= Beginning of Section =

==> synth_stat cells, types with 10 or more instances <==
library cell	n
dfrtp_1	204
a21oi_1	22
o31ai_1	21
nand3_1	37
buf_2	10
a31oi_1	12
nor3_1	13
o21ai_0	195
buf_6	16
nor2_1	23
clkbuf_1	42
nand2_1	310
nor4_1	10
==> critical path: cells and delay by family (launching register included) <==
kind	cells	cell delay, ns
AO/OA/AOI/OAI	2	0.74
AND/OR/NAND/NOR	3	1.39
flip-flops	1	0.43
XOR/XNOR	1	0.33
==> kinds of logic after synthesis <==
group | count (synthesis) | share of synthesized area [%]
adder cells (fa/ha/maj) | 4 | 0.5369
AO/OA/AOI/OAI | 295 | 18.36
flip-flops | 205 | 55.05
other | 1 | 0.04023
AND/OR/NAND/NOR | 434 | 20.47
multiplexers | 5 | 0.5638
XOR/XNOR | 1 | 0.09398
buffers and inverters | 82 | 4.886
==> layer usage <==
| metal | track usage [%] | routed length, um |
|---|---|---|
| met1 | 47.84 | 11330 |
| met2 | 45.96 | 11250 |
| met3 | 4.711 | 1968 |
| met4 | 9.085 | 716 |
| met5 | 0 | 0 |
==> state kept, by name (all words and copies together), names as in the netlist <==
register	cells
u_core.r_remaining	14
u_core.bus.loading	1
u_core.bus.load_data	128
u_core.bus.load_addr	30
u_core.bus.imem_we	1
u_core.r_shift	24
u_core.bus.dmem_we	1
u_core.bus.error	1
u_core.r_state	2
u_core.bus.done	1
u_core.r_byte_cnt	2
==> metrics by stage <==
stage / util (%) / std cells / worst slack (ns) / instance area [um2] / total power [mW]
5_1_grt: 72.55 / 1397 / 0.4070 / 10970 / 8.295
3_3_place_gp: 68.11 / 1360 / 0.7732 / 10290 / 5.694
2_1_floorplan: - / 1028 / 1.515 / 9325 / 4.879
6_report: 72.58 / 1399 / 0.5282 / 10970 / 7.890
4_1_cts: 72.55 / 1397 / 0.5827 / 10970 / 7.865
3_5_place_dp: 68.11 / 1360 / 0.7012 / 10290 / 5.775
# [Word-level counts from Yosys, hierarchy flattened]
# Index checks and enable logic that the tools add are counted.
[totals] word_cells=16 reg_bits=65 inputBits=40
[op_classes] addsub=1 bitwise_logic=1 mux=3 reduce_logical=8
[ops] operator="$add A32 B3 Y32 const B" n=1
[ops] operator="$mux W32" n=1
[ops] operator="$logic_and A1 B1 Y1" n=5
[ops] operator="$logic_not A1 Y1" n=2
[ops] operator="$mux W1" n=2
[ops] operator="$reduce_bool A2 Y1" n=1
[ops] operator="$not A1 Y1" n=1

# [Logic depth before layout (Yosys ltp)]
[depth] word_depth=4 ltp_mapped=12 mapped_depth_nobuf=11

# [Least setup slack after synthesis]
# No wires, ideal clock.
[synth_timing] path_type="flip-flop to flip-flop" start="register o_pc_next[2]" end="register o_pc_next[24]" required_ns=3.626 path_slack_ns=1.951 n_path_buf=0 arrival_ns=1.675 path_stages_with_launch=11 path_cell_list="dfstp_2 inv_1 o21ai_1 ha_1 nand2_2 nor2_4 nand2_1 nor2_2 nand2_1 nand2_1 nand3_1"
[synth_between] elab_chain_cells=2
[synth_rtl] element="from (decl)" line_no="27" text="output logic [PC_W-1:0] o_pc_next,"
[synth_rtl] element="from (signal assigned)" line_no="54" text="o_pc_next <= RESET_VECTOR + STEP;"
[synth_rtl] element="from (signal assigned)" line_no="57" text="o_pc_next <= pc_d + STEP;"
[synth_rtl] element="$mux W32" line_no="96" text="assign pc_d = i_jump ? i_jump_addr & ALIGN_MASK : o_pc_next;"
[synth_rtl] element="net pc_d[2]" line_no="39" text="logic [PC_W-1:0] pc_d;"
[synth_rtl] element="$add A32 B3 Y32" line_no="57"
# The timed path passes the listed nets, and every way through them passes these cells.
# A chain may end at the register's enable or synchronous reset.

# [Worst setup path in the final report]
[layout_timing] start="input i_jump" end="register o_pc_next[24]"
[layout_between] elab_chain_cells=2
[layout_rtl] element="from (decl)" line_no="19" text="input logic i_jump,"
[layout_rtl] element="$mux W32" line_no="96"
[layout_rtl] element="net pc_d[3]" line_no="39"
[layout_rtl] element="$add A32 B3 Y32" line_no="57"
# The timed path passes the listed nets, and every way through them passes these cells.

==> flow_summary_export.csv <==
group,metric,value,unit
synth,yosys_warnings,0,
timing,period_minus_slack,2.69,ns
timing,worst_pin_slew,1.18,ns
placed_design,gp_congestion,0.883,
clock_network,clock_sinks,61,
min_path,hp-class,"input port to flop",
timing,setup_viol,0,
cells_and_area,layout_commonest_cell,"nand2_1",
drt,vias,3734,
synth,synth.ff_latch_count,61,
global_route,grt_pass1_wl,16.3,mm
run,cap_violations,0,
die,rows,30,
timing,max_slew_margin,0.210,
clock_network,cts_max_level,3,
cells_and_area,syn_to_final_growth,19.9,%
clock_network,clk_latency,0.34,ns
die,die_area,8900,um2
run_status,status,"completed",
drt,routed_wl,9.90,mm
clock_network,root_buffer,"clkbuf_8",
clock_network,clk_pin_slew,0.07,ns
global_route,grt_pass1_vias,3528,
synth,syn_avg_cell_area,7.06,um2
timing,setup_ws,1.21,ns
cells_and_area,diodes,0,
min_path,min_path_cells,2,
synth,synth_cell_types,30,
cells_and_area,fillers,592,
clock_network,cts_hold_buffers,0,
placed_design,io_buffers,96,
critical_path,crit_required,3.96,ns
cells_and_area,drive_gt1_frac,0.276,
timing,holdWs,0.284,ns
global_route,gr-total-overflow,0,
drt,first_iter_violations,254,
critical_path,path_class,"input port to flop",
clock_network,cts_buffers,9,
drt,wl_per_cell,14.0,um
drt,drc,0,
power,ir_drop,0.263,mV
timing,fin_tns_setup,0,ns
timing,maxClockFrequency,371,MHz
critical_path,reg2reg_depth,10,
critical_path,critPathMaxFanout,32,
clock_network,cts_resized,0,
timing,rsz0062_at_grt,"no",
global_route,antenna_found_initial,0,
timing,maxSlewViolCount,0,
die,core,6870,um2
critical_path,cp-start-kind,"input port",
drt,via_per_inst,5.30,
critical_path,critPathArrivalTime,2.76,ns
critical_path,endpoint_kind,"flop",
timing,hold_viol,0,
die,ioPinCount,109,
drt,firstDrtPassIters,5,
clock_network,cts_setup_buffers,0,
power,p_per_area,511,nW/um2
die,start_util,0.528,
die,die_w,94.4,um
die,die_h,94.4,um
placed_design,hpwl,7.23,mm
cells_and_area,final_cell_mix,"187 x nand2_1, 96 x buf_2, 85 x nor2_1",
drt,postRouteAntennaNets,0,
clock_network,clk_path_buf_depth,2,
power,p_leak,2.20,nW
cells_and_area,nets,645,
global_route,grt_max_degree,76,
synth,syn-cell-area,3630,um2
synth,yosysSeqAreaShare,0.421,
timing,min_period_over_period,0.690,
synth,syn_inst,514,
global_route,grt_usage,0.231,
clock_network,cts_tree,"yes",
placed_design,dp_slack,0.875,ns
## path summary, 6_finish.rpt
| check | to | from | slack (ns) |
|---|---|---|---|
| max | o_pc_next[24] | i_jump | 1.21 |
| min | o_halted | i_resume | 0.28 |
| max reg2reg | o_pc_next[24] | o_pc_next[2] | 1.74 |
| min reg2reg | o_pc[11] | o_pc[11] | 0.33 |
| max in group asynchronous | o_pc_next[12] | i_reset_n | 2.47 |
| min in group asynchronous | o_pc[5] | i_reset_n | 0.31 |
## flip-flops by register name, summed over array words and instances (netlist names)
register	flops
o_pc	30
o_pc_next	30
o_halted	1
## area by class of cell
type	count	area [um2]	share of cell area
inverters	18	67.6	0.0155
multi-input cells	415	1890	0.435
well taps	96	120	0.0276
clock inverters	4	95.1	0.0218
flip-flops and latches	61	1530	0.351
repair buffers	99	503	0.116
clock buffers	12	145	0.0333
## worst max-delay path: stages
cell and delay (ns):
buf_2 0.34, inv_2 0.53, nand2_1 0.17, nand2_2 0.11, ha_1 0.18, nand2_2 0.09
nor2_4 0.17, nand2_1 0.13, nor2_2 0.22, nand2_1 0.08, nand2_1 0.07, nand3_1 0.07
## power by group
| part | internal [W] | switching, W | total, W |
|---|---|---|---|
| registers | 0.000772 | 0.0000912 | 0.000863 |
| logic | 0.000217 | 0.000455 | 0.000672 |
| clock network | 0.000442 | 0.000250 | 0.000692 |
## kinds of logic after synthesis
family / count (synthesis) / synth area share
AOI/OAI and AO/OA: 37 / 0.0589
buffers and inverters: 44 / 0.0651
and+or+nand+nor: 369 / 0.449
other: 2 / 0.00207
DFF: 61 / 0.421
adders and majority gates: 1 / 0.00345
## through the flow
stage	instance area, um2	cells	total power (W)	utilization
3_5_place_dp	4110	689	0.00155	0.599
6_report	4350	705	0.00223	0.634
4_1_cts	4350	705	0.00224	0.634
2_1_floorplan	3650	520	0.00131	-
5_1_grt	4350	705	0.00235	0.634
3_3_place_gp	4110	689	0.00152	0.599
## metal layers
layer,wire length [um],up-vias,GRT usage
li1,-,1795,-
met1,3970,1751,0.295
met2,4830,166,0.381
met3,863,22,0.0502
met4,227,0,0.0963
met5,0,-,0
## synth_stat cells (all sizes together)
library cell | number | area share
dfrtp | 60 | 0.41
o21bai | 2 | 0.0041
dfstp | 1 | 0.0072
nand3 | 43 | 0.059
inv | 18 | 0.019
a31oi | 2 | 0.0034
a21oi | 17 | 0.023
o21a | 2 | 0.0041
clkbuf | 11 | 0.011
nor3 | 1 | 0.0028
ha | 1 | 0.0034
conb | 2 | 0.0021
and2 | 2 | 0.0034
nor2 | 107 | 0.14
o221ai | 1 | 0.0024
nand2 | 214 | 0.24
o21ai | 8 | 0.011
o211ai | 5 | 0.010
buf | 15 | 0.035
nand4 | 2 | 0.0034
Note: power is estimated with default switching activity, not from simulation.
`config.mk`:
```
export PLATFORM = sky130hd
export DESIGN_NAME = id_scoreboard
export DESIGN_NICKNAME = d
export VERILOG_FILES = /design/src/rtl/id_scoreboard.sv
export SDC_FILE = /design/constraint.sdc
export NUM_CORES = 1
export LEC_CHECK = 0
export BUFFER_PORTS_ARGS = -buffer_cell sky130_fd_sc_hd__buf_2
export CAP_MARGIN = 20
export CELL_PAD_IN_SITES_DETAIL_PLACEMENT = 2
export CELL_PAD_IN_SITES_GLOBAL_PLACEMENT = 2
export CORE_MARGIN = 3
export CORE_UTILIZATION = 32
export DETAILED_ROUTE_END_ITERATION = 10
export HOLD_SLACK_MARGIN = 0.02
export PLACE_DENSITY_LB_ADDON = 0.3
export REMOVE_ABC_BUFFERS = 1
export SLEW_MARGIN = 25
export SYNTH_ARGS = -nofsm -noshare
export SYNTH_HDL_FRONTEND = slang
export SYNTH_SLANG_ARGS = --single-unit
```
`constraint.sdc`:
```
create_clock -name clk -period 5.42 [get_ports clk]
set_input_delay 0.813 -clock clk [delete_from_list [all_inputs] [get_ports clk]]
set_output_delay 0.813 -clock clk [all_outputs]
set_load 0.01 [all_outputs]
```
==> src/rtl/vga_sync_decoder.sv <==
// vga_sync_decoder: recovers pixel coordinates from VGA syncs and tracks timing lock
module vga_sync_decoder #(
  parameter int H_TOTAL      = 800,
  parameter int H_ACTIVE     = 640,
  parameter int H_SYNC_START = 656,
  parameter int V_TOTAL      = 525,
  parameter int V_ACTIVE     = 480,
  parameter int V_SYNC_START = 490,
  parameter int LOCK_FRAMES  = 2
) (
  input  logic        clk,
  input  logic        rst_n,
  input  logic        vga_hsy,
  input  logic        vga_vsy,
  input  logic        vga_red,
  input  logic        vga_green,
  input  logic        vga_blue,
  output logic [10:0] pix_x,
  output logic [10:0] pix_y,
  output logic        pix_de,
  output logic [2:0]  pix_rgb,
  output logic        locked,
  output logic [10:0] line_len,
  output logic [10:0] frame_lines,
  output logic        sync_err
);
  localparam logic [10:0] HT   = 11'(H_TOTAL);
  localparam logic [10:0] HA   = 11'(H_ACTIVE);
  localparam logic [10:0] HS   = 11'(H_SYNC_START);
  localparam logic [10:0] VT   = 11'(V_TOTAL);
  localparam logic [10:0] VA   = 11'(V_ACTIVE);
  localparam logic [10:0] VS   = 11'(V_SYNC_START);
  localparam logic [10:0] MISS = 11'(2 * H_TOTAL);
  localparam logic [7:0]  LF   = 8'(LOCK_FRAMES);
  typedef enum logic [1:0] {SEARCH, TRACK, LOCK} state_t;
  state_t      state;
  logic        hs_r, vs_r, hs_p, vs_p, first_h;
  logic [2:0]  rgb_r;
  logic [10:0] h_cnt, v_cnt, p_cnt, l_cnt, h_nxt, v_nxt;
  logic [7:0]  good;
  logic        hs_fall, vs_fall, h_wrap, h_bad, v_bad, m_bad, viol, go_lock;

  assign hs_fall = hs_p & ~hs_r;
  assign vs_fall = vs_p & ~vs_r;
  assign h_wrap  = ~hs_fall & (h_cnt == HT - 11'd1);
  assign h_nxt   = hs_fall ? HS : h_wrap ? 11'd0 : h_cnt + 11'd1;
  assign v_nxt   = vs_fall ? VS : !h_wrap ? v_cnt : (v_cnt == VT - 11'd1) ? 11'd0 : v_cnt + 11'd1;
  // the first hsync after entering TRACK closes a period that started while searching
  assign h_bad   = hs_fall & ~first_h & (p_cnt != HT);
  assign v_bad   = vs_fall & (l_cnt != VT);
  assign m_bad   = ~hs_fall & (p_cnt + 11'd1 == MISS);
  assign viol    = (state != SEARCH) & (h_bad | v_bad | m_bad);
  assign go_lock = ~viol & ((state == LOCK) | ((state == TRACK) & vs_fall & (good + 8'd1 == LF)));
  assign pix_x   = h_cnt;
  assign pix_y   = v_cnt;

  // input capture plus one-sample history for sync edge detection
  always_ff @(posedge clk or negedge rst_n)
    if (!rst_n) begin
      hs_r  <= 1'b1;
      vs_r  <= 1'b1;
      hs_p  <= 1'b1;
      vs_p  <= 1'b1;
      rgb_r <= '0;
    end else begin
      hs_r  <= vga_hsy;
      vs_r  <= vga_vsy;
      hs_p  <= hs_r;
      vs_p  <= vs_r;
      rgb_r <= {vga_red, vga_green, vga_blue};
    end

  // position counters, period/line measurement and colour pipeline
  always_ff @(posedge clk or negedge rst_n)
    if (!rst_n) begin
      h_cnt       <= '0;
      v_cnt       <= '0;
      p_cnt       <= '0;
      l_cnt       <= '0;
      line_len    <= '0;
      frame_lines <= '0;
      pix_rgb     <= '0;
    end else begin
      h_cnt   <= h_nxt;
      v_cnt   <= v_nxt;
      p_cnt   <= hs_fall ? 11'd1 : (p_cnt == 11'h7ff) ? p_cnt : p_cnt + 11'd1;
      l_cnt   <= vs_fall ? 11'd0 : (hs_fall && l_cnt != 11'h7ff) ? l_cnt + 11'd1 : l_cnt;
      pix_rgb <= rgb_r;
      if (hs_fall) line_len <= p_cnt;
      if (vs_fall) frame_lines <= l_cnt;
    end

  // lock state machine with registered status and display-enable outputs
  always_ff @(posedge clk or negedge rst_n)
    if (!rst_n) begin
      state    <= SEARCH;
      good     <= '0;
      first_h  <= 1'b0;
      locked   <= 1'b0;
      sync_err <= 1'b0;
      pix_de   <= 1'b0;
    end else begin
      sync_err <= viol;
      locked   <= go_lock;
      pix_de   <= go_lock & (h_nxt < HA) & (v_nxt < VA);
      if (hs_fall) first_h <= 1'b0;
      if (viol) state <= SEARCH;
      else if (state == SEARCH && vs_fall) begin
        state   <= TRACK;
        good    <= '0;
        first_h <= 1'b1;
      end else if (state == TRACK && vs_fall) begin
        good <= good + 8'd1;
        if (go_lock) state <= LOCK;
      end
    end
endmodule
==> src/rtl/vga_text_pkg.sv <==
// Shared constants and types for the VGA text path. The text controller and
// the console engine both take their screen geometry from here.
package vga_text_pkg;

    localparam int CHARS_X      = 80;
    localparam int CHARS_Y      = 60;
    localparam int SCREEN_CELLS = CHARS_X * CHARS_Y;
    localparam int ADDR_W       = 13;

    localparam logic [7:0] BLANK_CHAR = 8'h20;

    // Control codes interpreted by the console
    localparam logic [7:0] LF = 8'h0A;
    localparam logic [7:0] CR = 8'h0D;
    localparam logic [7:0] BS = 8'h08;
    localparam logic [7:0] FF = 8'h0C;

    typedef enum logic [1:0] {
        IDLE,
        CLR_LINE,
        CLR_SCREEN
    } state_t;

    // Bytes that land in text RAM as glyphs rather than being interpreted
    function automatic logic is_printable(input logic [7:0] b);
        return (b >= 8'h20) && (b <= 8'h7E);
    endfunction

endpackage
--- src/rtl/alu_req_arbiter.sv ---
// Round-robin arbiter that shares one registered ALU between two requesters and
// sequences clock-gate wake-up, enable strobe, result capture and response hand-back.
//
//  state | meaning
//  IDLE  | waiting for a request; READY offered to the prioritised requester
//  WAKE  | ALU clock gate opened one cycle ahead of the strobe
//  EXEC  | ALU_EN strobe, ALU computes into its result register
//  CAPT  | ALU result and OUT_VALID sampled into the response registers
//  RESP  | response presented until RSP_READY
module alu_req_arbiter #(
    parameter int OP_W   = 16,
    parameter int RSLT_W = 16,
    parameter int FUN_W  = 4
) (
    input  logic              CLK,
    input  logic              RST,
    input  logic              REQ0_VALID,
    output logic              REQ0_READY,
    input  logic [OP_W-1:0]   REQ0_A,
    input  logic [OP_W-1:0]   REQ0_B,
    input  logic [FUN_W-1:0]  REQ0_FUN,
    input  logic              REQ1_VALID,
    output logic              REQ1_READY,
    input  logic [OP_W-1:0]   REQ1_A,
    input  logic [OP_W-1:0]   REQ1_B,
    input  logic [FUN_W-1:0]  REQ1_FUN,
    output logic              RSP_VALID,
    input  logic              RSP_READY,
    output logic              RSP_ID,
    output logic [RSLT_W-1:0] RSP_DATA,
    output logic              RSP_ERR,
    output logic              ALU_CLK_EN,
    output logic              ALU_EN,
    output logic [OP_W-1:0]   ALU_A,
    output logic [OP_W-1:0]   ALU_B,
    output logic [FUN_W-1:0]  ALU_FUN,
    input  logic [RSLT_W-1:0] ALU_OUT,
    input  logic              ALU_OUT_VALID,
    output logic              BUSY
);

    localparam logic [2:0] ST_IDLE = 3'd0;
    localparam logic [2:0] ST_WAKE = 3'd1;
    localparam logic [2:0] ST_EXEC = 3'd2;
    localparam logic [2:0] ST_CAPT = 3'd3;
    localparam logic [2:0] ST_RESP = 3'd4;

    logic [2:0] state;
    logic [2:0] state_nxt;
    logic       prio;
    logic       in_idle;
    logic       accept;
    logic       grant_id;

    // READY is gated by RST so every output reads 0 while reset is held.
    always_comb begin
        in_idle    = RST && (state == ST_IDLE);
        REQ0_READY = in_idle && REQ0_VALID && (!REQ1_VALID || !prio);
        REQ1_READY = in_idle && REQ1_VALID && (!REQ0_VALID ||  prio);
        accept     = REQ0_READY || REQ1_READY;
        grant_id   = REQ1_READY;
    end

    always_comb begin
        state_nxt = state;
        case (state)
            ST_IDLE: if (accept)    state_nxt = ST_WAKE;
            ST_WAKE:                state_nxt = ST_EXEC;
            ST_EXEC:                state_nxt = ST_CAPT;
            ST_CAPT:                state_nxt = ST_RESP;
            ST_RESP: if (RSP_READY) state_nxt = ST_IDLE;
            default:                state_nxt = ST_IDLE;
        endcase
    end

    // Strobe and status outputs are registered from the next state so they line
    // up with the state they describe.
    always_ff @(posedge CLK or negedge RST) begin
        if (!RST) begin
            state      <= ST_IDLE;
            prio       <= 1'b0;
            BUSY       <= 1'b0;
            ALU_CLK_EN <= 1'b0;
            ALU_EN     <= 1'b0;
            RSP_VALID  <= 1'b0;
        end else begin
            state      <= state_nxt;
            BUSY       <= (state_nxt != ST_IDLE);
            ALU_CLK_EN <= (state_nxt == ST_WAKE) || (state_nxt == ST_EXEC) ||
                          (state_nxt == ST_CAPT);
            ALU_EN     <= (state_nxt == ST_EXEC);
            RSP_VALID  <= (state_nxt == ST_RESP);
            if (accept) begin
                prio <= !grant_id;
            end
        end
    end

    always_ff @(posedge CLK or negedge RST) begin
        if (!RST) begin
            ALU_A   <= '0;
            ALU_B   <= '0;
            ALU_FUN <= '0;
            RSP_ID  <= 1'b0;
        end else if (accept) begin
            ALU_A   <= grant_id ? REQ1_A   : REQ0_A;
            ALU_B   <= grant_id ? REQ1_B   : REQ0_B;
            ALU_FUN <= grant_id ? REQ1_FUN : REQ0_FUN;
            RSP_ID  <= grant_id;
        end
    end

    // A missing OUT_VALID means the ALU rejected the function code.
    always_ff @(posedge CLK or negedge RST) begin
        if (!RST) begin
            RSP_DATA <= '0;
            RSP_ERR  <= 1'b0;
        end else if (state == ST_CAPT) begin
            RSP_DATA <= ALU_OUT_VALID ? ALU_OUT : '0;
            RSP_ERR  <= !ALU_OUT_VALID;
        end
    end

endmodule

= End of Section =

(What the task asks) Scan the material above for the string "flops" and copy every line that has it.

(Problem solution)
flip-flops	1	0.43
flip-flops | 205 | 55.05
## flip-flops by register name, summed over array words and instances (netlist names)
register	flops
flip-flops and latches	61	1530	0.351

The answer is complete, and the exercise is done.